Information shown:
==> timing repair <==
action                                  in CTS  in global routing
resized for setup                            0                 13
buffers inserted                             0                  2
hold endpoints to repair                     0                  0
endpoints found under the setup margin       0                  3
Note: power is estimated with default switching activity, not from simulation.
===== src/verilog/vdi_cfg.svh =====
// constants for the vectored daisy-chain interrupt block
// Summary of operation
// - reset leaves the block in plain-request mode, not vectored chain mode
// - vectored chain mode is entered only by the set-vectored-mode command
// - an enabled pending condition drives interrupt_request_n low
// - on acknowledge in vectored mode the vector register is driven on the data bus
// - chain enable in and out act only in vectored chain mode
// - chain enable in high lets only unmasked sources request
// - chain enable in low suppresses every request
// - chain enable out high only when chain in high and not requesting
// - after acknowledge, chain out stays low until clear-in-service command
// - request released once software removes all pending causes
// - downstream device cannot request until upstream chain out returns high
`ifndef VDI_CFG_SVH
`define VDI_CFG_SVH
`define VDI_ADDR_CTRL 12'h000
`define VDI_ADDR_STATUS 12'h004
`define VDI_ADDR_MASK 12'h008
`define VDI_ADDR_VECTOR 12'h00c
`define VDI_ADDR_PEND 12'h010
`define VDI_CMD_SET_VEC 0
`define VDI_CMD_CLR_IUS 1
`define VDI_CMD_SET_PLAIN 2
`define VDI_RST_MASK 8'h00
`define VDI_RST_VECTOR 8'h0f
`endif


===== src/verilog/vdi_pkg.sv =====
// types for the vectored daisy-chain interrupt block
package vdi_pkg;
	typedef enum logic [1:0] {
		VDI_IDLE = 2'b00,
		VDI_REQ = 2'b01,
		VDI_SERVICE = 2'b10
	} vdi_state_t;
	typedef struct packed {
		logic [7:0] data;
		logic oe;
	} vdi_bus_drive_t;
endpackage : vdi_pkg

--

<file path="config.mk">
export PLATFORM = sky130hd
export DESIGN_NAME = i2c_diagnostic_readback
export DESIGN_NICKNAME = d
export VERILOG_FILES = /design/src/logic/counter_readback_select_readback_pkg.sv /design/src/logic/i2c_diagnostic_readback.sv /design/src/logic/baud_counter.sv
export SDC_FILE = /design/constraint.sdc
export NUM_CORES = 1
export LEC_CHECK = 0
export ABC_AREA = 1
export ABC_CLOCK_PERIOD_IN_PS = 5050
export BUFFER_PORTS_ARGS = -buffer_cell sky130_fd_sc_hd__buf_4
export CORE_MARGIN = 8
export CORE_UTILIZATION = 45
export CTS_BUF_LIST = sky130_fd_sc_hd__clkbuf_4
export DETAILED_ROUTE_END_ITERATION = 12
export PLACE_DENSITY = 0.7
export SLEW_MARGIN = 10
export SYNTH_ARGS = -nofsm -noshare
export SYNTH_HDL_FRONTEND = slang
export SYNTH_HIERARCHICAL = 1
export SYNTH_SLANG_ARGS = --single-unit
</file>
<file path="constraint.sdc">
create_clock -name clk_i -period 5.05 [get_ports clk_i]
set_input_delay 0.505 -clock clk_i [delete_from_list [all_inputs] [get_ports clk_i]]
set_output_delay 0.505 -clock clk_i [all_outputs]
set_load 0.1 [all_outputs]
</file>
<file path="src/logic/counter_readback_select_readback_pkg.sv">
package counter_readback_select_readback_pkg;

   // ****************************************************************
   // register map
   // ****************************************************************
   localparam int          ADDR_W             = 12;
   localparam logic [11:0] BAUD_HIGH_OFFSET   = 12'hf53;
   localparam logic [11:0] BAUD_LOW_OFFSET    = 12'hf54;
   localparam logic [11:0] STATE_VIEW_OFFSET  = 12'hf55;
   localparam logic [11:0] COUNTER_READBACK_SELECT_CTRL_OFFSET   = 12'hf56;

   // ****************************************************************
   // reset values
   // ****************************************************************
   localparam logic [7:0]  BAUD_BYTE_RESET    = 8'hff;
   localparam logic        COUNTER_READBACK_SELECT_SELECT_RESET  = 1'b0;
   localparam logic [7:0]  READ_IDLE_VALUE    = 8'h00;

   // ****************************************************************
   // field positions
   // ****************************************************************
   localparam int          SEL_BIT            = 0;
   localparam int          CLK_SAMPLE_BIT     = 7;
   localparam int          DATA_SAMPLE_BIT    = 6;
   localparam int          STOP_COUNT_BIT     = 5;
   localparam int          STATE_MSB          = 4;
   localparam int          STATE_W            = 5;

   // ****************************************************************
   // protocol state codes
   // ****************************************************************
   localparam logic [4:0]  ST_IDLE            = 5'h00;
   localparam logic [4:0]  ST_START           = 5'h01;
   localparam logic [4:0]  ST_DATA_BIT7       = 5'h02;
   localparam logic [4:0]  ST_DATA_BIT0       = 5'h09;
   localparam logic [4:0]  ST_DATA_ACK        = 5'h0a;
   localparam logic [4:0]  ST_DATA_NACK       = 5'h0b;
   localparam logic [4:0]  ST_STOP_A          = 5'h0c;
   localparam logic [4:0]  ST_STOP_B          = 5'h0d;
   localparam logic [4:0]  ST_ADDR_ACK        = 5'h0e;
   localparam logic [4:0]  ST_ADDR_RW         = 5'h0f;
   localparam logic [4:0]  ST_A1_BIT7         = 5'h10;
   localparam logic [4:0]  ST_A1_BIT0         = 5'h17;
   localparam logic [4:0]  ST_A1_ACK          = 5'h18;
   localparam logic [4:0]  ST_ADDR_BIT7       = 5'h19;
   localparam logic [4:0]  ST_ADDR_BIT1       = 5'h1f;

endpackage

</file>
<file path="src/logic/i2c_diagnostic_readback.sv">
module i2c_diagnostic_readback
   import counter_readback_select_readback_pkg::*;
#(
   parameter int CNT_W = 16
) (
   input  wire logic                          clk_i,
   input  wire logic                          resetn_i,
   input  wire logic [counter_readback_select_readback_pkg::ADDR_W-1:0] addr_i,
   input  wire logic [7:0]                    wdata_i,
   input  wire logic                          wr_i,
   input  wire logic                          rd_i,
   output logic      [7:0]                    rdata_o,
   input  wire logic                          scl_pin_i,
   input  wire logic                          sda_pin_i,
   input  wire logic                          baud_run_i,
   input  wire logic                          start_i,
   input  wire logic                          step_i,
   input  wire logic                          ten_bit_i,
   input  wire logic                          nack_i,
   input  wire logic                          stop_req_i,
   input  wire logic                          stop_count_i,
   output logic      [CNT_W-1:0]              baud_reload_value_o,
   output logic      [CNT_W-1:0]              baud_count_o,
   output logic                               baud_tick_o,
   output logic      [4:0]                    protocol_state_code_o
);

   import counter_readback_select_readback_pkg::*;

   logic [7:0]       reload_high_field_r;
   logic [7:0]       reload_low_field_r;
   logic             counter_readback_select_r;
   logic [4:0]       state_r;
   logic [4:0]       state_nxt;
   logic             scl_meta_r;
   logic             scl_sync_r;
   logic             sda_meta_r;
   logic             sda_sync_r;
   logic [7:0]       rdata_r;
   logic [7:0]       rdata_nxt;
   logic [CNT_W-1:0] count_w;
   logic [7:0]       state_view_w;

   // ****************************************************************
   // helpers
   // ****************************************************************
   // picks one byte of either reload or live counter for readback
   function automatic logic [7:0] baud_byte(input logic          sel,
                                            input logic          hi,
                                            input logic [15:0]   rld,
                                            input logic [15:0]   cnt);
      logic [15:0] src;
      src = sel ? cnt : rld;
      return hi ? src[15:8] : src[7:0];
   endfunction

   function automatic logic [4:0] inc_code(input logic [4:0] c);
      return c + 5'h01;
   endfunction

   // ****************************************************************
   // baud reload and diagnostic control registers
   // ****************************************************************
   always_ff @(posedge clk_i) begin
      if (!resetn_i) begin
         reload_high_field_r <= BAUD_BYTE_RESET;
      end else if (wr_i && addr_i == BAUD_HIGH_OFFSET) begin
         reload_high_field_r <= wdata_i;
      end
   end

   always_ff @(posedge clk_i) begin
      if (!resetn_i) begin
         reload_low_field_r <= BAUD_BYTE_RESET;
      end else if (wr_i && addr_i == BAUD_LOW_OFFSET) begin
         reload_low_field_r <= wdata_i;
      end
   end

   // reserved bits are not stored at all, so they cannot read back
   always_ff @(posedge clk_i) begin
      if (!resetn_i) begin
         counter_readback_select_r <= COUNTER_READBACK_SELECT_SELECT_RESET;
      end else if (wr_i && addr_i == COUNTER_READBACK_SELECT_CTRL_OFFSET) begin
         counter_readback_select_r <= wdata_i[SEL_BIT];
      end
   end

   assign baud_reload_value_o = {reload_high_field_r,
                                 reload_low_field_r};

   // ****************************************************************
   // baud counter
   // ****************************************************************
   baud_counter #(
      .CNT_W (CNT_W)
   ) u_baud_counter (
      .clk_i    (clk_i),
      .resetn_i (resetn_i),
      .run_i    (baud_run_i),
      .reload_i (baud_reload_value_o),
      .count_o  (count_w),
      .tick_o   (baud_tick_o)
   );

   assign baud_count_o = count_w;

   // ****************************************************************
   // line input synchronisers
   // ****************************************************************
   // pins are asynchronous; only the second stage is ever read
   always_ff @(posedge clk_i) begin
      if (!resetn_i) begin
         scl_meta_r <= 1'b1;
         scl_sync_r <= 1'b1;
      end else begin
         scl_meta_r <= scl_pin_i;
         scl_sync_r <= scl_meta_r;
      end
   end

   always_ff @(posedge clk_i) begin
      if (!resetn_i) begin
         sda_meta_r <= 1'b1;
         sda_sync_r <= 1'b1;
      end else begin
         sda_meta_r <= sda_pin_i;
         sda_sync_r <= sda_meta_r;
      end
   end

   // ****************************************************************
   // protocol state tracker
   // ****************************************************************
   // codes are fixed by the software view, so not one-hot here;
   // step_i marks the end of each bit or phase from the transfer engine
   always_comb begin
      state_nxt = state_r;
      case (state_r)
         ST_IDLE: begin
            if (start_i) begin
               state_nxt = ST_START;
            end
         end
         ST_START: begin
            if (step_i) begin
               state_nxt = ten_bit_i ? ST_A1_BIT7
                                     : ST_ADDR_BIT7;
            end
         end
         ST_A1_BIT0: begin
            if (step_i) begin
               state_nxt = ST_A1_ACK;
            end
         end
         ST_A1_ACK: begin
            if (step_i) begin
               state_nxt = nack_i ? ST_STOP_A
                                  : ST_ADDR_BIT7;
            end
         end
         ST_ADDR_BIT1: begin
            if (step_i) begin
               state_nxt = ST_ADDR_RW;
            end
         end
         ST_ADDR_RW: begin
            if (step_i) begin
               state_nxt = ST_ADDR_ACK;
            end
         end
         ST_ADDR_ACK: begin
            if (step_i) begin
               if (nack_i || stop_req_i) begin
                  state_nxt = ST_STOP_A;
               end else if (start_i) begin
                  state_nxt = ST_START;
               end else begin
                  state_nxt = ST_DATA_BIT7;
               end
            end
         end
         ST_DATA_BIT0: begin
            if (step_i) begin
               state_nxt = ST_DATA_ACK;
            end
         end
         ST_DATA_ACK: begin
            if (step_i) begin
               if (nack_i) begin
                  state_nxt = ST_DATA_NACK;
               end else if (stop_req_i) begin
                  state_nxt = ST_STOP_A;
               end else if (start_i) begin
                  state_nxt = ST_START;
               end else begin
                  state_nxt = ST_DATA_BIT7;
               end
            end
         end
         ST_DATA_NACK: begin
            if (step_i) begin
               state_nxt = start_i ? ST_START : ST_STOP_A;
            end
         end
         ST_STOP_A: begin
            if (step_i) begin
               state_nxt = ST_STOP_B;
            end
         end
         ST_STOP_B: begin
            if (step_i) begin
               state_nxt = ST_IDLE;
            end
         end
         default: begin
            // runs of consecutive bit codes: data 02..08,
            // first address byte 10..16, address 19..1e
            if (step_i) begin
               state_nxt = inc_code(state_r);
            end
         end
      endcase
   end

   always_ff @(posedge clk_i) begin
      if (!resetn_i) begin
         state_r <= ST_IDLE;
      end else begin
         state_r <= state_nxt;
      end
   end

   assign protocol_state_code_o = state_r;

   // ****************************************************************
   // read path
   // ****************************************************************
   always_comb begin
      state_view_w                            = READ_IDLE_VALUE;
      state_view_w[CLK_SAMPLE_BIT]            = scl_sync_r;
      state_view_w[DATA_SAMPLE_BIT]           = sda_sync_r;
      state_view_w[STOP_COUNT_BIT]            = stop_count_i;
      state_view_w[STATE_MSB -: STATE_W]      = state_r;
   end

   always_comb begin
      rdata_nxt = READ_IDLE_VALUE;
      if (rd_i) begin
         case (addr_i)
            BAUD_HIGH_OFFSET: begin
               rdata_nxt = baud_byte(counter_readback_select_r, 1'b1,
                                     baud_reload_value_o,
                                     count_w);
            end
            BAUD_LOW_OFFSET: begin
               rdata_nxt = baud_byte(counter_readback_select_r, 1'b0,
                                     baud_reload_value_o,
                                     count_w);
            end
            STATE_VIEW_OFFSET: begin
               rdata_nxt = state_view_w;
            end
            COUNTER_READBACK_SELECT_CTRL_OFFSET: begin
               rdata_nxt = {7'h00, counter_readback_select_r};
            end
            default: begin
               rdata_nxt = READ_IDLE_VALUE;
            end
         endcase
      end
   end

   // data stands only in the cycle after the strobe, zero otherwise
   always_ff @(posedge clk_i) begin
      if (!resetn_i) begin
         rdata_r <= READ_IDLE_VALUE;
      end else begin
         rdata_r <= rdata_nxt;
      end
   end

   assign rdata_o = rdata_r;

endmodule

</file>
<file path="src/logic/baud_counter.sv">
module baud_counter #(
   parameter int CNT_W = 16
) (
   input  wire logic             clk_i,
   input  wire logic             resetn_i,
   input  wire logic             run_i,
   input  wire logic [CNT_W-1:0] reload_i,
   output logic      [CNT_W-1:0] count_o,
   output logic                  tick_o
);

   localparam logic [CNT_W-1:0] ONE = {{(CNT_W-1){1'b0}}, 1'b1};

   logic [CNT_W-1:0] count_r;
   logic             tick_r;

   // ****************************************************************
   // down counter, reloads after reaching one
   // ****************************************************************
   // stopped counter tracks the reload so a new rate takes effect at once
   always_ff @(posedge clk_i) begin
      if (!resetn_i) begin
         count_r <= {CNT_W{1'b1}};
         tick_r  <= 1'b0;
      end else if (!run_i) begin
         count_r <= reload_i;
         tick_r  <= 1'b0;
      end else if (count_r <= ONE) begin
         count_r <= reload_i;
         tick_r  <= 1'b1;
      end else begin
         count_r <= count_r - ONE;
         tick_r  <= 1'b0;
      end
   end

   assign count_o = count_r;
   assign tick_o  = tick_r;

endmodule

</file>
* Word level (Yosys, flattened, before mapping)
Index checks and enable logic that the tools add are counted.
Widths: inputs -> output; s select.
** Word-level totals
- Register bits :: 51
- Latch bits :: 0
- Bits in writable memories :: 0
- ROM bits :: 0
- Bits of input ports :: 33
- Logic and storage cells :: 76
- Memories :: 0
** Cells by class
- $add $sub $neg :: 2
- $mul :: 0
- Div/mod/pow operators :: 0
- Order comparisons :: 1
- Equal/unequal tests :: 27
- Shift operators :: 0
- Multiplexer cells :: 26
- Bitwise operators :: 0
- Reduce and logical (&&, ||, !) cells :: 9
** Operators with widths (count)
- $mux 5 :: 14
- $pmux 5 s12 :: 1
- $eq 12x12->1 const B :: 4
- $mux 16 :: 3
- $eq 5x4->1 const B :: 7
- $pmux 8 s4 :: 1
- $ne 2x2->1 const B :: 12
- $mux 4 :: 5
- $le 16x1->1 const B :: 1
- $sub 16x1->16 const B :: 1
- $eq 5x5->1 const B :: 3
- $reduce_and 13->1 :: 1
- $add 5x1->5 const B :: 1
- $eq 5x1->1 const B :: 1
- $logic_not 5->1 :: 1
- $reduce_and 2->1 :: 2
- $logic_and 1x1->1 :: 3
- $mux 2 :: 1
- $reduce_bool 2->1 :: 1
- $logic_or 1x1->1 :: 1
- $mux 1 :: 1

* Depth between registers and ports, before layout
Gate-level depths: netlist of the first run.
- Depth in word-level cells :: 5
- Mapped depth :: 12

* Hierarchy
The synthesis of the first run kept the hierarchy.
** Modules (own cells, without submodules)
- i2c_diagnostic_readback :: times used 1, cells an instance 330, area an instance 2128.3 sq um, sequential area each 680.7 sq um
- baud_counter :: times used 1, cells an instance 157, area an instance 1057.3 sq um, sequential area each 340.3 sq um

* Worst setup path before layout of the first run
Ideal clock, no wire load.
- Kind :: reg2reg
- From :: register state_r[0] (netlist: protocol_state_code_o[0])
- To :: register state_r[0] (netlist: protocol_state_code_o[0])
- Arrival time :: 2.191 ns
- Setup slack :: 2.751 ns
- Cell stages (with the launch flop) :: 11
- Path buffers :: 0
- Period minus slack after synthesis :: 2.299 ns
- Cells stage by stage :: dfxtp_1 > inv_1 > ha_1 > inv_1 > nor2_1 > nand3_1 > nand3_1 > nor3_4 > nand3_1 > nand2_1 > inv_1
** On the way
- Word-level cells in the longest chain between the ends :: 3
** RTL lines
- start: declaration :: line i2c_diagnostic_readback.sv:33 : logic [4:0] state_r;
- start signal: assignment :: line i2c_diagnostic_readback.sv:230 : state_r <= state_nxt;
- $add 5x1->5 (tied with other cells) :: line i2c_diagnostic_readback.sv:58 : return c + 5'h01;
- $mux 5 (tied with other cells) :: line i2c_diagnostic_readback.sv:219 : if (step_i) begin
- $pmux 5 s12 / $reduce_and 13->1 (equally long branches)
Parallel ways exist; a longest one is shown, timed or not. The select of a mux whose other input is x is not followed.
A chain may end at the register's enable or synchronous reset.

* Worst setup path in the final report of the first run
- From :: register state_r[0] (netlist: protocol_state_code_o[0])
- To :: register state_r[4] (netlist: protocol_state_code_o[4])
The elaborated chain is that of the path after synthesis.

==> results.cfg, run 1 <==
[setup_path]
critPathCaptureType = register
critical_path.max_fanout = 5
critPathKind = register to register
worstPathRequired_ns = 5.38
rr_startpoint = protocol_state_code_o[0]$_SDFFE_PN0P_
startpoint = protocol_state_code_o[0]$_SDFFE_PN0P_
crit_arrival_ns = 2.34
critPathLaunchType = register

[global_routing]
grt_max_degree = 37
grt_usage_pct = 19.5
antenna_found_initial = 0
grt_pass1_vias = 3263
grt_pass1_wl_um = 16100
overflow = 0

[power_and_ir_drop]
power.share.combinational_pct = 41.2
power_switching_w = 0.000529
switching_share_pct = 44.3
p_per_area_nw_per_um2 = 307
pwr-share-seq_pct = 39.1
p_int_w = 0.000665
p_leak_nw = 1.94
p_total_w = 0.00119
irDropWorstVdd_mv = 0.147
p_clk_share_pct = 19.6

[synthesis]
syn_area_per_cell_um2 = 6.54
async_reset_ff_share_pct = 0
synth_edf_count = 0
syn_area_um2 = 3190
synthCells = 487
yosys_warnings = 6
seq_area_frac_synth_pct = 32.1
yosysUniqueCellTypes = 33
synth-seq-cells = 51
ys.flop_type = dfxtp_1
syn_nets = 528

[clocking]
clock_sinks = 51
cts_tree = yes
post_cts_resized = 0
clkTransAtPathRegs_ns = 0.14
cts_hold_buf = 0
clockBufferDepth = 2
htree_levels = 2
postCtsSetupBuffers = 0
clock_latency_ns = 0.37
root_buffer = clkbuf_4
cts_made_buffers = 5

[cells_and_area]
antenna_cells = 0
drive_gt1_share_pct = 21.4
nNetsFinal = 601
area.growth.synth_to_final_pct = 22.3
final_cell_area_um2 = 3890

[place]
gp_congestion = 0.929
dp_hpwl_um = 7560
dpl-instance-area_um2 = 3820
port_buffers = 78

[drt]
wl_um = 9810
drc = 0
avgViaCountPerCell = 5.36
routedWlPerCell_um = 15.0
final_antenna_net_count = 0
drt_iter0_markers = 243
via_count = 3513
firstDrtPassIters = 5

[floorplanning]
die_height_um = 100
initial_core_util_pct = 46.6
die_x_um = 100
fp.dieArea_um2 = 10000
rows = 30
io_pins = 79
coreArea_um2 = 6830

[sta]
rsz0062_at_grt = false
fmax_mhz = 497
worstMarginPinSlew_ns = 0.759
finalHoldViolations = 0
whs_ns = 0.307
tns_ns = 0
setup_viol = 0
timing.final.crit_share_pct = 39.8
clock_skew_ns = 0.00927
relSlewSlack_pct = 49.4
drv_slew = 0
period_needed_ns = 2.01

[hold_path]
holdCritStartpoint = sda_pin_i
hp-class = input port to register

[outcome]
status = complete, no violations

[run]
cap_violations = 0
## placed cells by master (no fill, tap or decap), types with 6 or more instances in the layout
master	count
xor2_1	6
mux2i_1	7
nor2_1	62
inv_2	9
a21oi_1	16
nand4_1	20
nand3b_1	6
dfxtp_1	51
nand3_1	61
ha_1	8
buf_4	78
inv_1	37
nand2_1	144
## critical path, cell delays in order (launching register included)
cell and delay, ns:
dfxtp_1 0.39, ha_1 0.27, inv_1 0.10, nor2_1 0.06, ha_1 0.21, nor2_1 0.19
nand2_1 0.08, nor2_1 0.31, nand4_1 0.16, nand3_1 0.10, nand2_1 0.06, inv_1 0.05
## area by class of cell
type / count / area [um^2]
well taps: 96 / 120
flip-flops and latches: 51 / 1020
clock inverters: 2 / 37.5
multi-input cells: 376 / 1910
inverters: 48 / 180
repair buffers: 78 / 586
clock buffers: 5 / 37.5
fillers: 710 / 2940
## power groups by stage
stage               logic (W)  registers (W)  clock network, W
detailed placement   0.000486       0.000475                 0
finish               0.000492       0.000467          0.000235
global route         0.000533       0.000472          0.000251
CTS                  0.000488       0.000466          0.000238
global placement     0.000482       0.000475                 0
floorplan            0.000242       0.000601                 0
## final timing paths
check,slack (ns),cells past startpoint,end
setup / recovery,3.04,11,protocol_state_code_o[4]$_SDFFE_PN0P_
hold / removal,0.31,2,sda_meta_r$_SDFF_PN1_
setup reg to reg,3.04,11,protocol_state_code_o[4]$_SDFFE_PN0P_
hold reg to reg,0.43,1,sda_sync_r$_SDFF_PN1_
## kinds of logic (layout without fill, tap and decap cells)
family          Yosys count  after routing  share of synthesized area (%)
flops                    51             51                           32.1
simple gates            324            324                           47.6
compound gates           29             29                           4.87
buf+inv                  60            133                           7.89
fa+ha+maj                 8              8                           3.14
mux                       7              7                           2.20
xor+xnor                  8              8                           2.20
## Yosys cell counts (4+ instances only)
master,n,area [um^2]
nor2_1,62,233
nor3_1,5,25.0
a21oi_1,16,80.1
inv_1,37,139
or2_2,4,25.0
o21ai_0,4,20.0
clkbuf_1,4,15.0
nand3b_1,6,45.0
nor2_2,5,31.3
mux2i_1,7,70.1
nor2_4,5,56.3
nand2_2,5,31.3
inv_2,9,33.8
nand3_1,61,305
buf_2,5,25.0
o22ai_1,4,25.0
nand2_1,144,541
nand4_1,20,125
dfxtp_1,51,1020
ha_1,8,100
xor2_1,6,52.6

Work to complete:
Once a line of the records is found to contain "endpoints", copy it out.

Response to the exercise:
hold endpoints to repair                     0                  0
endpoints found under the setup margin       0                  3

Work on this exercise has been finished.